Two elements want the same hard-pinned slot. Loser is shifted right; warning lists the affected node IDs.

hint.unfulfilled.relativeConstraint

Preferred slot from a relative constraint was occupied. Fallback to next free slot.

hint.deferred.relativeConstraint

Anchor element wasn’t yet placed when the constraint was evaluated.

engine.performance.large_graph

Graph exceeds the engine’s recommended max (maxRecommendedNodes). Suggest a different engine.
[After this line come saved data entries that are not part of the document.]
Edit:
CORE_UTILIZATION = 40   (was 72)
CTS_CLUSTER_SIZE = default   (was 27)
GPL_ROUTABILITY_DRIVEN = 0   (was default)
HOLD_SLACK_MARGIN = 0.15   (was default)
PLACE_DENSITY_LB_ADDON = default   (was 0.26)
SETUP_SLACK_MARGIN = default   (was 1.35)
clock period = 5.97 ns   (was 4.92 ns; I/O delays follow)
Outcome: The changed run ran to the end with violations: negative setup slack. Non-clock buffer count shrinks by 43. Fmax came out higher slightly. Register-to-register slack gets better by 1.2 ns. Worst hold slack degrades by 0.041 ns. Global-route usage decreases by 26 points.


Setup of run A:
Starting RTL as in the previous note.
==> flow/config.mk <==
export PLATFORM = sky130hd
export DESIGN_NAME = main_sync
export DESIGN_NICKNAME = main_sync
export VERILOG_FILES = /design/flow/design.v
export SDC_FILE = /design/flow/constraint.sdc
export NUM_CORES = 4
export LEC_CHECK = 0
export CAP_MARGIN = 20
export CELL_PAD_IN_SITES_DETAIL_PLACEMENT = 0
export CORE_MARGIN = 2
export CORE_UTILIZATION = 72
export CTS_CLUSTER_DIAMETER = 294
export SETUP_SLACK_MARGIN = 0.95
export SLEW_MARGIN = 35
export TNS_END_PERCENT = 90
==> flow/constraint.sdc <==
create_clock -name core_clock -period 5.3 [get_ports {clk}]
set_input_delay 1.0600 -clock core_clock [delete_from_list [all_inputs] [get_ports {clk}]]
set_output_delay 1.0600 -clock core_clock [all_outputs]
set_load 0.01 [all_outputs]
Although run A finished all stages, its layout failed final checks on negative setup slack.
File: design/flow/constraint.sdc
create_clock -name core_clock -period 15.7 [get_ports {clk}]
set_input_delay 3.1400 -clock core_clock [delete_from_list [all_inputs] [get_ports {clk}]]
set_output_delay 3.1400 -clock core_clock [all_outputs]
set_load 0.01 [all_outputs]
File: design/flow/config.mk
export PLATFORM = sky130hd
export DESIGN_NAME = arm_core
export DESIGN_NICKNAME = arm_core
export VERILOG_FILES = /design/flow/design.v
export SDC_FILE = /design/flow/constraint.sdc
export NUM_CORES = 4
export LEC_CHECK = 0
export CAP_MARGIN = 20
export CELL_PAD_IN_SITES_DETAIL_PLACEMENT = 1
export CELL_PAD_IN_SITES_GLOBAL_PLACEMENT = 3
export CORE_ASPECT_RATIO = 1.28
export CORE_MARGIN = 2
export CORE_UTILIZATION = 51
export CTS_CLUSTER_SIZE = 61
export GPL_ROUTABILITY_DRIVEN = 0
export GPL_TIMING_DRIVEN = 1
export PLACE_DENSITY_LB_ADDON = 0.28
export SETUP_SLACK_MARGIN = 3.66
export SLEW_MARGIN = 20
File: design/flow/design.v
module Mux2to1 #(
    parameter DATA_WIDTH = 32   
)(
    input [DATA_WIDTH-1:0] in0,   
    input [DATA_WIDTH-1:0] in1,   
    input sel,                    
    output reg [DATA_WIDTH-1:0] out  
);
    always @(*) begin
        out = (sel == 1'b0) ? in0 : in1;
    end
endmodule
module Adder (
    input  [31:0]  a,
    input  [31:0]  b, 
    output [31:0] out
);
	reg [31:0] result;
	always@(*) begin
		result = a + b;     
	end
	assign out = result;
endmodule
module pc_incrementer (
    input [31:0] pc_in,
    output [31:0] pc_out
);
    assign pc_out = pc_in + 32'd1;  
endmodule
module branch_mux (
    input branch_taken,           
    input [31:0] branch_address,  
    input [31:0] next_pc,         
    output reg [31:0] pc_out      
);
    always @(*) begin
        if (branch_taken) begin
            pc_out = branch_address;  
        end else begin
            pc_out = next_pc;         
        end
    end
endmodule
module program_counter (
    input clk,                 
    input reset,               
    input freeze,              
    input [31:0] next_address,  
    output reg [31:0] pc        
);
    always @(posedge clk or posedge reset) begin
        if (reset) begin
            pc <= 32'b0;  
        end else if (!freeze) begin
            pc <= next_address;  
        end
    end
endmodule
module IF_Stage (
    input clk,                      
    input rst,                      
    input freeze,                   
    input Branch_taken,             
    input [31:0] BranchAddr,        
    input [31:0] imem_data,         
    output [31:0] PC,               
    output [31:0] Instruction       
);
    wire [31:0] next_address;        
    wire [31:0] selected_address;    
    program_counter pc_module (
        .clk(clk),
        .reset(rst),
        .freeze(freeze & ~Branch_taken),  
        .next_address(selected_address),  
        .pc(PC)
    );
    pc_incrementer pc_inc (
        .pc_in(PC),
        .pc_out(next_address)
    );
    branch_mux branch_selector (
        .branch_taken(Branch_taken),
        .branch_address(BranchAddr),
        .next_pc(next_address),
        .pc_out(selected_address)
    );
    assign Instruction = imem_data;
endmodule
module IF_Stage_Reg (
    input clk,                      
    input rst,                      
    input freeze,                   
    input flush,                    
    input [31:0] PC_in,             
    input [31:0] Instruction_in,    
    output reg [31:0] PC,           
    output reg [31:0] Instruction   
);
    always @(posedge clk or posedge rst) begin
        if (rst) begin
            PC <= 32'b0;
            Instruction <= 32'b0;
        end else if (flush) begin
            PC <= 32'b0;
            Instruction <= 32'b0;
        end else if (!freeze) begin
            PC <= PC_in;
            Instruction <= Instruction_in;
        end
    end
endmodule
module ConditionCheck(
    input [3:0] condition,
    input [3:0] status,
    output reg result
);
    wire n, z, c, v;
    assign {z, c, n, v} = status;
always @(condition, n, z, c, v) begin
        result = 1'b0;
        case (condition)
            4'b0000: result = z;              
            4'b0001: result = ~z;             
            4'b0010: result = c;              
            4'b0011: result = ~c;             
            4'b0100: result = n;              
            4'b0101: result = ~n;             
            4'b0110: result = v;              
            4'b0111: result = ~v;             
            4'b1000: result = c & ~z;         
            4'b1001: result = ~c | z;         
            4'b1010: result = (n == v);       
            4'b1011: result = (n != v);       
            4'b1100: result = ~z & (n == v);  
            4'b1101: result = z & (n != v);   
            4'b1110: result = 1'b1;           
            default: result = 1'b0;
        endcase
    end
endmodule
module ControlUnit(
    input [1:0] mode,
    input [3:0] opcode,
    input sIn,
    output reg [3:0] aluCmd,
    output reg memRead, memWrite,
    output reg wbEn, branch, sOut
);
    always @(mode, opcode, sIn) begin
        aluCmd = 4'd0;
        {memRead, memWrite} = 2'd0;
        {wbEn, branch, sOut} = 3'd0;
        case (opcode)
            4'b1101: aluCmd = 4'b0001;  
            4'b1111: aluCmd = 4'b1001;  
            4'b0100: aluCmd = 4'b0010;  
            4'b0101: aluCmd = 4'b0011;  
            4'b0010: aluCmd = 4'b0100;  
            4'b0110: aluCmd = 4'b0101;  
            4'b0000: aluCmd = 4'b0110;  
            4'b1100: aluCmd = 4'b0111;  
            4'b0001: aluCmd = 4'b1000;  
            4'b1010: aluCmd = 4'b0100;  
            4'b1000: aluCmd = 4'b0110;  
            default: aluCmd = 4'b0001;
        endcase
        case (mode)
            2'b00: begin
                sOut = sIn;
                wbEn = (opcode == 4'b1010 || opcode == 4'b1000) ? 1'b0 : 1'b1;
            end
            2'b01: begin
                wbEn = sIn;
                memRead = sIn;
                memWrite = ~sIn;
            end
            2'b10: branch = 1'b1;
            default:;
        endcase
    end
endmodule
module RegisterFile (
    input clk, rst,
    input [3:0] src1, src2, Dest_wb,
    input [31:0] Result_WB,
    input writeBackEn,
    output [31:0] Val_Rn,Val_Rm 
);
    reg [31:0] register_array [15:0];
    assign Val_Rn = register_array[src1];
    assign Val_Rm = register_array[src2];
    integer i;
    always @(negedge clk) begin
        if (rst) begin
            for (i = 0; i < 16; i = i + 1) begin
                register_array[i] <= 32'b0;
            end
        end else if (writeBackEn) begin
            register_array[Dest_wb] <= Result_WB;
        end
    end
endmodule
module ID_Stage (
    input clk,                
    input rst,                
    input [31:0] Instruction,  
    input [31:0] Result_WB,    
    input writeBackEn,         
    input [3:0] Dest_wb,       
    input hazard,              
    input [3:0] SR,            
    output WB_EN,              
    output MEM_R_EN,           
    output MEM_W_EN,           
    output [3:0] EXE_CMD,      
    output [31:0] Val_Rn,      
    output [31:0] Val_Rm,      
    output imm,                
    output [11:0] Shift_operand,  
    output signed [23:0] Signed_imm_24,  
    output [3:0] Dest,         
    output [3:0] src1,         
    output [3:0] src2,         
    output B,
    output S,
    output Two_src             
);
    wire [3:0] cond_code;           
    wire [1:0] mode;                
    wire [3:0] opcode;              
    wire cond_result;               
    wire ctrl_wbEn, ctrl_memRead, ctrl_memWrite, ctrl_branch, ctrl_s;
    wire [3:0] reg_src2;            
    wire [3:0] ctrl_aluCmd;         
    wire cond_final;                
    assign cond_code = Instruction[31:28];
    assign mode = Instruction[27:26];
    assign opcode = Instruction[24:21];
    assign imm = Instruction[25];
    assign Shift_operand = Instruction[11:0];
    assign Signed_imm_24 = Instruction[23:0];
    assign Dest = Instruction[15:12];
    assign src1 = Instruction[19:16];
    assign Two_src = ~imm | ctrl_memWrite;
    ConditionCheck condition_check(
        .condition(cond_code),
        .status(SR),
        .result(cond_result)
    );
    ControlUnit control_unit(
        .mode(mode),
        .opcode(opcode),
        .sIn(Instruction[20]),
        .aluCmd(ctrl_aluCmd),
        .memRead(ctrl_memRead),
        .memWrite(ctrl_memWrite),
        .wbEn(ctrl_wbEn),
        .branch(ctrl_branch),
        .sOut(ctrl_s)
    );
    RegisterFile rf(
        .clk(clk),
        .rst(rst),
        .src1(Instruction[19:16]),
        .src2(reg_src2),
        .Dest_wb(Dest_wb),
        .Result_WB(Result_WB),
        .writeBackEn(writeBackEn),
        .Val_Rn(Val_Rn),
        .Val_Rm(Val_Rm)
    );
    Mux2to1 #(.DATA_WIDTH(4)) mux_regSrc2(
        .in0(Instruction[3:0]),
        .in1(Instruction[15:12]),
        .sel(ctrl_memWrite),
        .out(reg_src2)
    );
    assign cond_final = ~cond_result | hazard;
    assign src2 = reg_src2;
    Mux2to1 #(.DATA_WIDTH(9)) mux_ctrlSignals(
        .in0({ctrl_aluCmd, ctrl_memRead, ctrl_memWrite, ctrl_wbEn, ctrl_branch, ctrl_s}),
        .in1(9'd0),
        .sel(cond_final),
        .out({EXE_CMD, MEM_R_EN, MEM_W_EN, WB_EN, B, S})
    );
endmodule
module ID_Stage_Reg (
    input clk,                
    input rst,                
    input flush,              
    input WB_EN_IN,           
    input MEM_R_EN_IN,        
    input MEM_W_EN_IN,        
    input B_in,               
    input S_in,               
    input [3:0] EXE_CMD_IN,   
    input [31:0] PC_IN,       
    input [31:0] Val_Rn_IN,   
    input [31:0] Val_Rm_IN,   
    input imm_IN,             
    input signed [11:0] Shift_operand_IN,  
    input [23:0] Signed_imm_24_IN,         
    input [3:0] Dest_IN,      
    input [3:0] SR_in,
    output reg WB_EN,         
    output reg MEM_R_EN,      
    output reg MEM_W_EN,      
    output reg [3:0] EXE_CMD,  
    output reg [31:0] PC,     
    output reg [31:0] Val_Rn,  
    output reg [31:0] Val_Rm,  
    output reg imm,           
    output reg [11:0] Shift_operand,  
    output reg [23:0] Signed_imm_24,  
    output reg [3:0] Dest,     
    output reg B_out,
    output reg S_out,
    output reg [3:0] SR_out
);
    always @(posedge clk or posedge rst) begin
        if (rst) begin
            WB_EN <= 1'b0;
            MEM_R_EN <= 1'b0;
            MEM_W_EN <= 1'b0;
            B_out <= 1'b0;
            S_out <= 1'b0;
            EXE_CMD <= 4'b0;
            PC <= 32'b0;
            Val_Rn <= 32'b0;
            Val_Rm <= 32'b0;
            imm <= 1'b0;
            Shift_operand <= 12'b0;
            Signed_imm_24 <= 24'b0;
            Dest <= 4'b0;
            SR_out <= 4'b0;
        end else if (flush) begin
            WB_EN <= 1'b0;
            MEM_R_EN <= 1'b0;
            MEM_W_EN <= 1'b0;
            B_out <= 1'b0;
            S_out <= 1'b0;
            EXE_CMD <= 4'b0;
            PC <= 32'b0;
            Val_Rn <= 32'b0;
            Val_Rm <= 32'b0;
            imm <= 1'b0;
            Shift_operand <= 12'b0;
            Signed_imm_24 <= 24'b0;
            Dest <= 4'b0;
            SR_out <= 4'b0;
        end else begin
            WB_EN <= WB_EN_IN;
            MEM_R_EN <= MEM_R_EN_IN;
            MEM_W_EN <= MEM_W_EN_IN;
            B_out <= B_in;
            S_out <= S_in;
            EXE_CMD <= EXE_CMD_IN;
            PC <= PC_IN;
            Val_Rn <= Val_Rn_IN;
            Val_Rm <= Val_Rm_IN;
            imm <= imm_IN;
            Shift_operand <= Shift_operand_IN;
            Signed_imm_24 <= Signed_imm_24_IN;
            Dest <= Dest_IN;
            SR_out <= SR_in;
        end
    end
endmodule
module Val2_Generator
(
    input       [11:0]    shifter_operand,
    input                           imm, is_for_memory,
    input   [31:0]       val_Rm,
    output reg [31:0]   val2_out
);
    reg [31:0]  _32bit_immd_temp;
    always @(*) begin
        _32bit_immd_temp = {24'b0, shifter_operand[7:0]};
        if(is_for_memory == 1'b1)
            val2_out = {20'b0, shifter_operand};
        else if(imm == 1'b1) begin
            val2_out = (_32bit_immd_temp >> {shifter_operand[11:8], 1'b0}) |
                       (_32bit_immd_temp << (6'd32 - {shifter_operand[11:8], 1'b0}));
        end
        else begin
            case (shifter_operand[6:5])
                00: begin
                    val2_out = val_Rm << shifter_operand[11:7];
                end
                01: begin
                    val2_out = val_Rm >> shifter_operand[11:7];
                end
                10: begin
                    val2_out = val_Rm >>> shifter_operand[11:7];
                end
                11: begin
                    val2_out = (val_Rm >> shifter_operand[11:7]) |
                               (val_Rm << (6'd32 - shifter_operand[11:7]));
                end
                default:begin
                    val2_out = val_Rm << shifter_operand[11:7];
                end
            endcase
        end
    end
endmodule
The CLI prints warnings after a render so you can iterate on hints without staring at SVG diffs.

Edge routing

Four edge styles, all engines support all four:

Style Behaviour

Direct

Straight line between source and target.

OrthogonalRounded (default)

Horizontal-vertical-horizontal (or vertical-horizontal-vertical) route with rounded corners.

TreeRounded

V-shape route with top-down bias — looks tidy for hierarchies. V1.1.12 falls back to OrthogonalRounded; V1.2 adds tree-aware routing proper.

Bezier

Cubic Bezier with two control points offset perpendicular to the direct line.

Set per edge:

association(source = a, target = b) {
    routeStyle = EdgeRouteStyle.Direct
}

Or globally for a diagram:

classDiagram(name = "X") {
    layoutHints {
        defaultEdgeStyle = EdgeRouteStyle.Bezier
    }
    // ...
}

Performance characteristics

Size elk.layered kuml.grid

≤ 100 nodes

< 100 ms

< 10 ms

≤ 500 nodes

< 1 s

< 100 ms

> 500 nodes

Still works, may be slow

Emits engine.performance.large_graph warning; suggests ELK

The grid engine is deterministic — same input + same seed = byte-identical layout. ELK is also seeded but has more internal randomness in its heuristics; outputs are stable but small floating-point differences may appear across JVM versions.

Authoring your own engine

Implement KumlLayoutEngine (pure Kotlin recommended for native-image compatibility), then provide a KumlLayoutEngineProvider:

class CircularLayoutEngine : KumlLayoutEngine {
    override val id = LayoutEngineId("circular")
    override val capabilities = LayoutCapabilities(
        deterministic = true,
        supportedDiagramKinds = setOf(DiagramKind.UmlClass, DiagramKind.Generic),
        // ...
    )
    override fun layout(graph: LayoutGraph, hints: LayoutHints): LayoutResult {
        // ... place nodes on a circle, route edges, return LayoutResult
    }
}

class CircularLayoutEngineProvider : KumlLayoutEngineProvider {
    override val id = LayoutEngineId("circular")
    override fun engine() = CircularLayoutEngine()
}

Register via META-INF/services/dev.kuml.layout.KumlLayoutEngineProvider:

com.example.CircularLayoutEngineProvider

LayoutEngineRegistry.loadFromClasspath() discovers it. CLI flag --engine circular selects it.